Big business has its eye on state responses to opioid crisis

Behind the scenes, big business is paying attention to the opioid addiction epidemic…

Quality of life for employees and quality of workforce are also big business concerns. “When we go out and talk to members here, which we do all the time, we hear them say, ‘We have the jobs; we just can’t find the qualified, skilled workers,'” King said. “Part of that is having trained workers come in to run machines, but then many of them can’t pass drug screens. … Part of that is prescription drug abuse,” King said…
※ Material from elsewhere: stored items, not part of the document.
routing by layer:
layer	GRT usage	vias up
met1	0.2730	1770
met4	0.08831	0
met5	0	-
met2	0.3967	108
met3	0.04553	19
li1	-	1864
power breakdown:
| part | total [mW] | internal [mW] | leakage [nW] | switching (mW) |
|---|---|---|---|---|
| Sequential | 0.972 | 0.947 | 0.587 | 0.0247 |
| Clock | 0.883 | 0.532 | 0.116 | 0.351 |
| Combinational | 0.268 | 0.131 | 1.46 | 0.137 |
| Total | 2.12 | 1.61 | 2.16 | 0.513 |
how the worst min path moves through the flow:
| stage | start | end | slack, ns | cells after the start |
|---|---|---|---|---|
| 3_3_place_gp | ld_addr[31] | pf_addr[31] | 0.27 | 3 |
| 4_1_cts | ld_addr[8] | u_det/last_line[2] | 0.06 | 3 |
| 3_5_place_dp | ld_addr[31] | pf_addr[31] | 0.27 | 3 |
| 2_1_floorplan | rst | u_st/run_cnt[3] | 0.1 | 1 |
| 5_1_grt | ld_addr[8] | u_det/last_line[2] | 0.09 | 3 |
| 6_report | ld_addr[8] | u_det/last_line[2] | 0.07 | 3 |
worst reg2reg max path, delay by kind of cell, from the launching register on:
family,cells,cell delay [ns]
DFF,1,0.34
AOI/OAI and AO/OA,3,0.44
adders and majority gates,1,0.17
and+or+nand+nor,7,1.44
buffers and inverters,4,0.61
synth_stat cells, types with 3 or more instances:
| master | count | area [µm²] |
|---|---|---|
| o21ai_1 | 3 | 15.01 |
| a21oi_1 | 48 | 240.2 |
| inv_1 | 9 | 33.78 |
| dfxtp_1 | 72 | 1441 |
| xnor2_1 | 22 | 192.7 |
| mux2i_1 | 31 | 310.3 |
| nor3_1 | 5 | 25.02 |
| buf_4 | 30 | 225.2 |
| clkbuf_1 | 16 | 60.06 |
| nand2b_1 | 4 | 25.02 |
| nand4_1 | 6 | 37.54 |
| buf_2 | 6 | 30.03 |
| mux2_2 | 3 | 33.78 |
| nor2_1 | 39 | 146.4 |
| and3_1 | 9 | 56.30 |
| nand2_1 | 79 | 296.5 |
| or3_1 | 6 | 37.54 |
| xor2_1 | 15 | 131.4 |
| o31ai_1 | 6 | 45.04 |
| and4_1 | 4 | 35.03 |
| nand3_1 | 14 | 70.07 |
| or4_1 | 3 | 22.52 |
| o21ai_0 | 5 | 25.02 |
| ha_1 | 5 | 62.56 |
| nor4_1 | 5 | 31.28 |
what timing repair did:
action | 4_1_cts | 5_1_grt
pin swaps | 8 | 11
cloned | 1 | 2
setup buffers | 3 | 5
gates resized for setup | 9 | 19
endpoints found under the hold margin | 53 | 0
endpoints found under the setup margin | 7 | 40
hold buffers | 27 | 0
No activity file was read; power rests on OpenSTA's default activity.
**src/rtl/sram_ctl_pkg.sv**
```systemverilog
package sram_ctl_pkg;

  typedef enum logic [2:0] {
    S_IDLE = 3'd0,
    S_PRE  = 3'd1,
    S_POST = 3'd2,
    S_TURN = 3'd3,
    S_RD   = 3'd4,
    S_WR   = 3'd5,
    S_WREC = 3'd6,
    S_DONE = 3'd7
  } seq_state_e;

  function automatic int unsigned cdiv(input int unsigned n, input int unsigned d);
    return (n + d - 1) / d;
  endfunction

  function automatic int unsigned umax(input int unsigned a, input int unsigned b);
    return (a > b) ? a : b;
  endfunction

endpackage

```
**src/rtl/sram_ctl_seq.sv**
```systemverilog
module sram_ctl_seq
  import sram_ctl_pkg::*;
#(
  parameter int unsigned LANES   = 2,
  parameter int unsigned RD_CYC  = 7,
  parameter int unsigned WP_CYC  = 7,
  parameter int unsigned TA_CYC  = 3,
  parameter int unsigned SET_CYC = 500000,
  parameter int unsigned CNT_W   = 19
) (
  input  logic             clk,
  input  logic             rst_n,
  input  logic             req_valid,
  input  logic             req_write,
  input  logic             req_byte,
  input  logic [LANES-1:0] req_lane,
  output seq_state_e       state_q,
  output seq_state_e       state_nxt,
  output logic             take,
  output logic             cap,
  output logic             req_ready,
  output logic             lat_write,
  output logic             lat_byte,
  output logic             mode_q
);

  localparam int unsigned TA_W = $clog2(TA_CYC + 2);

  logic [CNT_W-1:0] cnt_q, cnt_nxt;
  logic [TA_W-1:0]  turn_q;
  logic             lat_noop;
  logic             sel_write, sel_byte, sel_noop;
  seq_state_e       launch_st;
  logic [CNT_W-1:0] launch_cnt;
  logic             mode_en;

  assign req_ready = (state_q == S_IDLE);
  assign take      = req_ready && req_valid;
  assign cap       = (state_q == S_RD) && (cnt_q == '0);
  assign mode_en   = (state_q == S_PRE) && (cnt_q == '0);

  // Fields used to pick the next cycle: live inputs in idle, latched ones later.
  always_comb begin
    if (state_q == S_IDLE) begin
      sel_write = req_write;
      sel_byte  = req_byte;
      sel_noop  = req_write && !req_byte && (req_lane == '0);
    end else begin
      sel_write = lat_write;
      sel_byte  = lat_byte;
      sel_noop  = lat_noop;
    end
  end

  always_comb begin
    launch_st  = S_RD;
    launch_cnt = CNT_W'(RD_CYC - 1);
    if (sel_write && sel_noop) begin
      launch_st  = S_DONE;
      launch_cnt = '0;
    end else if (sel_byte != mode_q) begin
      launch_st  = S_PRE;
      launch_cnt = CNT_W'(SET_CYC - 1);
    end else if (sel_write && (turn_q > TA_W'(1))) begin
      launch_st  = S_TURN;
      launch_cnt = '0;
    end else if (sel_write) begin
      launch_st  = S_WR;
      launch_cnt = CNT_W'(WP_CYC - 1);
    end
  end

  always_comb begin
    state_nxt = state_q;
    cnt_nxt   = cnt_q;
    case (state_q)
      S_IDLE: if (take) begin
        state_nxt = launch_st;
        cnt_nxt   = launch_cnt;
      end
      S_PRE: if (cnt_q == '0) begin
        state_nxt = S_POST;
        cnt_nxt   = CNT_W'(SET_CYC - 1);
      end else begin
        cnt_nxt = cnt_q - 1'b1;
      end
      S_POST: if (cnt_q == '0) begin
        state_nxt = launch_st;
        cnt_nxt   = launch_cnt;
      end else begin
        cnt_nxt = cnt_q - 1'b1;
      end
      S_TURN: begin
        state_nxt = launch_st;
        cnt_nxt   = launch_cnt;
      end
      S_RD: if (cnt_q == '0) begin
        state_nxt = S_DONE;
      end else begin
        cnt_nxt = cnt_q - 1'b1;
      end
      S_WR: if (cnt_q == '0) begin
        state_nxt = S_WREC;
      end else begin
        cnt_nxt = cnt_q - 1'b1;
      end
      S_WREC: state_nxt = S_DONE;
      S_DONE: state_nxt = S_IDLE;
      default: state_nxt = S_IDLE;
    endcase
  end

  always_ff @(posedge clk or negedge rst_n) begin
    if (!rst_n) begin
      state_q <= S_IDLE;
      cnt_q   <= '0;
    end else begin
      state_q <= state_nxt;
      cnt_q   <= cnt_nxt;
    end
  end

  always_ff @(posedge clk or negedge rst_n) begin
    if (!rst_n) begin
      lat_write <= 1'b0;
      lat_byte  <= 1'b0;
      lat_noop  <= 1'b0;
    end else if (take) begin
      lat_write <= req_write;
      lat_byte  <= req_byte;
      lat_noop  <= req_write && !req_byte && (req_lane == '0);
    end
  end

  always_ff @(posedge clk or negedge rst_n) begin
    if (!rst_n) begin
      mode_q <= 1'b0;
    end else if (mode_en) begin
      mode_q <= lat_byte;
    end
  end

  always_ff @(posedge clk or negedge rst_n) begin
    if (!rst_n) begin
      turn_q <= '0;
    end else if (cap) begin
      turn_q <= TA_W'(TA_CYC);
    end else if (turn_q != '0) begin
      turn_q <= turn_q - 1'b1;
    end
  end

  // a command is only taken from idle, so done never follows done
  assert_take_idle_R1: assert property (@(posedge clk) disable iff (!rst_n)
    take |=> (state_q != S_IDLE));

endmodule

```
**src/rtl/sram_ctl_pins.sv**
```systemverilog
module sram_ctl_pins
  import sram_ctl_pkg::*;
#(
  parameter int unsigned ADDR_W = 19,
  parameter int unsigned DATA_W = 16,
  parameter int unsigned LANES  = 2,
  parameter int unsigned WP_CYC = 7,
  parameter int unsigned TA_CYC = 3
) (
  input  logic              clk,
  input  logic              rst_n,
  input  seq_state_e        state_nxt,
  input  logic              take,
  input  logic              cap,
  input  logic              mode_q,
  input  logic              req_write,
  input  logic              req_byte,
  input  logic [ADDR_W:0]   req_addr,
  input  logic [DATA_W-1:0] req_wdata,
  input  logic [LANES-1:0]  req_lane,
  input  logic              lat_write,
  input  logic              lat_byte,
  input  logic [DATA_W-1:0] mem_dq_in,
  output logic              done,
  output logic [DATA_W-1:0] rdata,
  output logic [ADDR_W-1:0] mem_addr,
  output logic              mem_alo,
  output logic              mem_cs1_n,
  output logic              mem_cs2,
  output logic [LANES-1:0]  mem_be_n,
  output logic              mem_we_n,
  output logic              mem_oe_n,
  output logic              mem_dq_oe,
  output logic [DATA_W-1:0] mem_dq_out
);

  logic             cur_write, cur_byte;
  logic [LANES-1:0] lane_q, cur_lane;
  logic             sel_nxt;
  logic [LANES-1:0] be_nxt;

  assign cur_write = take ? req_write : lat_write;
  assign cur_byte  = take ? req_byte  : lat_byte;
  assign cur_lane  = take ? req_lane  : lane_q;
  assign sel_nxt   = (state_nxt == S_RD) || (state_nxt == S_WR) || (state_nxt == S_WREC);

  always_comb begin
    for (int i = 0; i < LANES; i++) begin
      be_nxt[i] = !sel_nxt || (cur_write && !cur_byte && !cur_lane[i]);
    end
  end

  always_ff @(posedge clk or negedge rst_n) begin
    if (!rst_n) begin
      mem_cs1_n <= 1'b1;
      mem_cs2   <= 1'b0;
      mem_oe_n  <= 1'b1;
      mem_we_n  <= 1'b1;
      mem_dq_oe <= 1'b0;
      mem_be_n  <= '1;
      done      <= 1'b0;
    end else begin
      mem_cs1_n <= !sel_nxt;
      mem_cs2   <= sel_nxt;
      mem_oe_n  <= (state_nxt != S_RD);
      mem_we_n  <= (state_nxt != S_WR);
      mem_dq_oe <= (state_nxt == S_WR) || (state_nxt == S_WREC);
      mem_be_n  <= be_nxt;
      done      <= (state_nxt == S_DONE);
    end
  end

  always_ff @(posedge clk or negedge rst_n) begin
    if (!rst_n) begin
      mem_addr   <= '0;
      mem_alo    <= 1'b0;
      mem_dq_out <= '0;
      lane_q     <= '0;
    end else if (take) begin
      mem_addr   <= req_addr[ADDR_W:1];
      mem_alo    <= req_byte && req_addr[0];
      mem_dq_out <= req_byte ? {{(DATA_W-8){1'b0}}, req_wdata[7:0]} : req_wdata;
      lane_q     <= req_lane;
    end
  end

  always_ff @(posedge clk or negedge rst_n) begin
    if (!rst_n) begin
      rdata <= '0;
    end else if (cap) begin
      rdata <= lat_byte ? {{(DATA_W-8){1'b0}}, mem_dq_in[7:0]} : mem_dq_in;
    end
  end

  // Interval counters for the timing properties.
  localparam int unsigned CHK_W = $clog2(umax(WP_CYC, TA_CYC) + 2);
  localparam logic [CHK_W-1:0] CHK_MAX = '1;
  logic [CHK_W-1:0] we_run_q, quiet_q;

  always_ff @(posedge clk or negedge rst_n) begin
    if (!rst_n) begin
      we_run_q <= '0;
      quiet_q  <= CHK_MAX;
    end else begin
      we_run_q <= mem_we_n ? '0 : ((we_run_q == CHK_MAX) ? we_run_q : we_run_q + 1'b1);
      quiet_q  <= !mem_oe_n ? '0 : ((quiet_q == CHK_MAX) ? quiet_q : quiet_q + 1'b1);
    end
  end

  assert_we_width_R4: assert property (@(posedge clk) disable iff (!rst_n)
    $rose(mem_we_n) |-> (we_run_q >= CHK_W'(WP_CYC)));

  assert_we_selected_R4: assert property (@(posedge clk) disable iff (!rst_n)
    !mem_we_n |-> (!mem_cs1_n && mem_cs2));

  assert_addr_hold_R4: assert property (@(posedge clk) disable iff (!rst_n)
    (!mem_we_n && $past(!mem_we_n)) |-> ($stable(mem_addr) && $stable(mem_dq_out)));

  assert_bus_quiet_R5: assert property (@(posedge clk) disable iff (!rst_n)
    mem_dq_oe |-> mem_oe_n);

  assert_turnaround_R5: assert property (@(posedge clk) disable iff (!rst_n)
    $rose(mem_dq_oe) |-> (quiet_q >= CHK_W'(TA_CYC)));

  assert_done_pulse_R1: assert property (@(posedge clk) disable iff (!rst_n)
    done |=> !done);

  assert_width_fixed_R8: assert property (@(posedge clk) disable iff (!rst_n)
    !mem_cs1_n |-> $stable(mode_q));

endmodule

```
**src/rtl/sram_ctl.sv**
```systemverilog
module sram_ctl
  import sram_ctl_pkg::*;
#(
  parameter int unsigned CLK_NS    = 10,
  parameter int unsigned ADDR_W    = 19,
  parameter int unsigned DATA_W    = 16,
  parameter int unsigned RD_NS     = 70,
  parameter int unsigned OEACC_NS  = 35,
  parameter int unsigned WP_NS     = 55,
  parameter int unsigned AW_NS     = 65,
  parameter int unsigned DS_NS     = 35,
  parameter int unsigned OFF_NS    = 25,
  parameter int unsigned SETTLE_NS = 5000000
) (
  input  logic                  clk,
  input  logic                  rst_n,
  input  logic                  req_valid,
  output logic                  req_ready,
  input  logic                  req_write,
  input  logic                  req_byte,
  input  logic [ADDR_W:0]       req_addr,
  input  logic [DATA_W-1:0]     req_wdata,
  input  logic [DATA_W/8-1:0]   req_lane,
  output logic                  done,
  output logic [DATA_W-1:0]     rdata,
  output logic [ADDR_W-1:0]     mem_addr,
  output logic                  mem_alo,
  output logic                  mem_cs1_n,
  output logic                  mem_cs2,
  output logic [DATA_W/8-1:0]   mem_be_n,
  output logic                  mem_we_n,
  output logic                  mem_oe_n,
  output logic                  mem_byte_n,
  output logic [DATA_W-1:0]     mem_dq_out,
  output logic                  mem_dq_oe,
  input  logic [DATA_W-1:0]     mem_dq_in
);

  localparam int unsigned LANES   = DATA_W / 8;
  localparam int unsigned RD_CYC  = umax(cdiv(RD_NS, CLK_NS), cdiv(OEACC_NS, CLK_NS));
  localparam int unsigned WP_CYC  = umax(cdiv(WP_NS, CLK_NS),
                                         umax(cdiv(AW_NS, CLK_NS), cdiv(DS_NS, CLK_NS)));
  localparam int unsigned TA_CYC  = cdiv(OFF_NS, CLK_NS);
  localparam int unsigned SET_CYC = umax(cdiv(SETTLE_NS, CLK_NS), 1);
  localparam int unsigned CNT_W   = $clog2(umax(SET_CYC, umax(RD_CYC, WP_CYC)) + 1);

  seq_state_e state_q, state_nxt;
  logic       take, cap, lat_write, lat_byte, mode_q;

  sram_ctl_seq #(
    .LANES  (LANES),
    .RD_CYC (RD_CYC),
    .WP_CYC (WP_CYC),
    .TA_CYC (TA_CYC),
    .SET_CYC(SET_CYC),
    .CNT_W  (CNT_W)
  ) seq_i (
    .clk      (clk),
    .rst_n    (rst_n),
    .req_valid(req_valid),
    .req_write(req_write),
    .req_byte (req_byte),
    .req_lane (req_lane),
    .state_q  (state_q),
    .state_nxt(state_nxt),
    .take     (take),
    .cap      (cap),
    .req_ready(req_ready),
    .lat_write(lat_write),
    .lat_byte (lat_byte),
    .mode_q   (mode_q)
  );

  sram_ctl_pins #(
    .ADDR_W(ADDR_W),
    .DATA_W(DATA_W),
    .LANES (LANES),
    .WP_CYC(WP_CYC),
    .TA_CYC(TA_CYC)
  ) pins_i (
    .clk       (clk),
    .rst_n     (rst_n),
    .state_nxt (state_nxt),
    .take      (take),
    .cap       (cap),
    .mode_q    (mode_q),
    .req_write (req_write),
    .req_byte  (req_byte),
    .req_addr  (req_addr),
    .req_wdata (req_wdata),
    .req_lane  (req_lane),
    .lat_write (lat_write),
    .lat_byte  (lat_byte),
    .mem_dq_in (mem_dq_in),
    .done      (done),
    .rdata     (rdata),
    .mem_addr  (mem_addr),
    .mem_alo   (mem_alo),
    .mem_cs1_n (mem_cs1_n),
    .mem_cs2   (mem_cs2),
    .mem_be_n  (mem_be_n),
    .mem_we_n  (mem_we_n),
    .mem_oe_n  (mem_oe_n),
    .mem_dq_oe (mem_dq_oe),
    .mem_dq_out(mem_dq_out)
  );

  assign mem_byte_n = !mode_q;

  // the data bus is only driven inside a selected cycle
  assert_standby_bus_R9: assert property (@(posedge clk) disable iff (!rst_n)
    mem_cs1_n |-> (!mem_dq_oe && mem_we_n && mem_oe_n));

endmodule

```
### src/rtl/ow_pkg.sv
package ow_pkg;
  localparam int NCH = 3;
  typedef logic [7:0] byte_t;
  typedef enum logic [1:0] {CH_E1 = 2'd0, CH_E2 = 2'd1, CH_F1 = 2'd2} ch_e;
endpackage

### src/rtl/ow_div.sv
module ow_div #(
  parameter int DIV = 8
) (
  input  logic clk_i,
  input  logic rst_ni,
  input  logic sync_i,
  output logic ref_clk_o,
  output logic tick_o
);
  localparam int W = (DIV > 2) ? $clog2(DIV) : 1;
  localparam logic [W-1:0] HALF = W'(DIV / 2);
  localparam logic [W-1:0] LAST = W'(DIV - 1);

  logic [W-1:0] div_q;

  always_ff @(posedge clk_i or negedge rst_ni) begin
    if (!rst_ni)              div_q <= HALF;  // start in low phase
    else if (sync_i)          div_q <= '0;
    else if (div_q == LAST)   div_q <= '0;
    else                      div_q <= div_q + 1'b1;
  end

  assign ref_clk_o = div_q < HALF;
  assign tick_o    = (div_q == LAST) && !sync_i;
endmodule

### src/rtl/ow_frame.sv
module ow_frame #(
  parameter int ROW_CYC = 12
) (
  input  logic clk_i,
  input  logic rst_ni,
  input  logic sync_i,
  output logic frame_o
);
  localparam int CW = $clog2(ROW_CYC + 1);
  localparam logic [CW-1:0] ROW = CW'(ROW_CYC);

  logic [CW-1:0] cnt_q;

  always_ff @(posedge clk_i or negedge rst_ni) begin
    if (!rst_ni)           cnt_q <= '0;
    else if (sync_i)       cnt_q <= ROW;
    else if (cnt_q != '0)  cnt_q <= cnt_q - 1'b1;
  end

  assign frame_o = cnt_q != '0;
endmodule

### src/rtl/ow_ser.sv
module ow_ser
  import ow_pkg::*;
(
  input  logic  clk_i,
  input  logic  rst_ni,
  input  logic  cap_i,
  input  byte_t byte_i,
  input  logic  sync_i,
  input  logic  tick_i,
  output logic  bit_o
);
  byte_t      stg_q, sh_q;
  logic [2:0] idx_q;

  always_ff @(posedge clk_i or negedge rst_ni) begin
    if (!rst_ni)    stg_q <= '0;
    else if (cap_i) stg_q <= byte_i;
  end

  // load old staged value on sync; a same-cycle capture waits one frame
  always_ff @(posedge clk_i or negedge rst_ni) begin
    if (!rst_ni) begin
      sh_q  <= '0;
      idx_q <= 3'd7;
    end else if (sync_i) begin
      sh_q  <= stg_q;
      idx_q <= 3'd0;
    end else if (tick_i && idx_q != 3'd7) begin
      sh_q  <= {sh_q[6:0], 1'b0};
      idx_q <= idx_q + 3'd1;
    end
  end

  assign bit_o = sh_q[7];
endmodule

### src/rtl/ow_drop.sv
module ow_drop
  import ow_pkg::*;
#(
  parameter int DIV     = 8,
  parameter int ROW_CYC = 12
) (
  input  logic       clk_i,
  input  logic       rst_ni,
  input  logic       sof_i,
  input  logic       byte_vld_i,
  input  logic [7:0] e1_byte_i,
  input  logic [7:0] e2_byte_i,
  input  logic [7:0] f1_byte_i,
  output logic       e1_ser_o,
  output logic       e2_ser_o,
  output logic       f1_ser_o,
  output logic       ref_clk_o,
  output logic       frame_o
);
  logic  tick;
  byte_t bytes [NCH];
  logic  ser   [NCH];

  assign bytes[CH_E1] = e1_byte_i;
  assign bytes[CH_E2] = e2_byte_i;
  assign bytes[CH_F1] = f1_byte_i;

  ow_div #(.DIV(DIV)) u_div (
    .clk_i     (clk_i),
    .rst_ni    (rst_ni),
    .sync_i    (sof_i),
    .ref_clk_o (ref_clk_o),
    .tick_o    (tick)
  );

  ow_frame #(.ROW_CYC(ROW_CYC)) u_frame (
    .clk_i   (clk_i),
    .rst_ni  (rst_ni),
    .sync_i  (sof_i),
    .frame_o (frame_o)
  );

  for (genvar g = 0; g < NCH; g++) begin : g_ch
    ow_ser u_ser (
      .clk_i  (clk_i),
      .rst_ni (rst_ni),
      .cap_i  (byte_vld_i),
      .byte_i (bytes[g]),
      .sync_i (sof_i),
      .tick_i (tick),
      .bit_o  (ser[g])
    );
  end

  assign e1_ser_o = ser[CH_E1];
  assign e2_ser_o = ser[CH_E2];
  assign f1_ser_o = ser[CH_F1];
endmodule

### config.mk
export PLATFORM = sky130hd
export DESIGN_NAME = ow_drop
export DESIGN_NICKNAME = d
export VERILOG_FILES = /design/src/rtl/ow_pkg.sv /design/src/rtl/ow_div.sv /design/src/rtl/ow_frame.sv /design/src/rtl/ow_ser.sv /design/src/rtl/ow_drop.sv
export SDC_FILE = /design/constraint.sdc
export NUM_CORES = 1
export LEC_CHECK = 0
export ABC_AREA = 1
export BUFFER_PORTS_ARGS = -buffer_cell sky130_fd_sc_hd__clkbuf_2
export CORE_MARGIN = 1
export CORE_UTILIZATION = 57
export DETAILED_ROUTE_END_ITERATION = 6
export GPL_ROUTABILITY_DRIVEN = 0
export GPL_TIMING_DRIVEN = 0
export HOLD_SLACK_MARGIN = 0.12
export PLACE_DENSITY_LB_ADDON = 0.12
export SYNTH_ARGS = -nofsm -noshare
export SYNTH_HDL_FRONTEND = slang
export SYNTH_SLANG_ARGS = --single-unit
### constraint.sdc
create_clock -name clk_i -period 1.6 [get_ports clk_i]
set_input_delay 0.08 -clock clk_i [delete_from_list [all_inputs] [get_ports clk_i]]
set_output_delay 0.08 -clock clk_i [all_outputs]
set_load 0.02 [all_outputs]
The National Safety Council (NSC), a nonprofit organization that focuses on the prevention of injury and fatalities, recently graded all 50 states on how they are handling the opioid crisis. The NSC outlined six key measures that it believes should be taken by all states to prevent and treat addiction — including implementation of a PDMP.

Twenty-eight states were graded by the NSC as “failing”; 47 states were graded as “needing improvement.” …

Only five states met 5 out of the 6 indicators: Vermont, New Mexico, Kentucky, Maine and Tennessee. Vermont and New Mexico are among the states with the highest incidence of heroin deaths…

“The rate of opioid deaths is going up in spite of PDMPs in 49 states,” he said. “Catching the 1 percent of patients who are ‘doctor shoppers’ through a surveillance database isn’t going to materially impact the productivity of the state.” …

My comment:

“An estimated 600,000 Americans are addicted to heroin, according to the most recent national survey.”

That’s less than 0.2% of the population. Are businesses really looking for employees within that group? The real reason that employers can’t find employees is because of low pay, no benefits, and crappy schedules. And if employers would rather hire someone who drinks on his own time rather than someone who smokes pot (and fails a drug test), then that’s their problem. (The cannabis industry doesn’t discriminate.)

Any rational person would admit that the drug war is a failure, and yet people are still surprised that the opioid war isn’t working. That it’s making things worse. In fact, since the DEA has taken over the CDC and FDA, the drug war’s victims now include millions of chronic pain patients.

But the fact of the matter is that a large portion of drug abusers and overdose victims are homeless. What can Big Business do about that?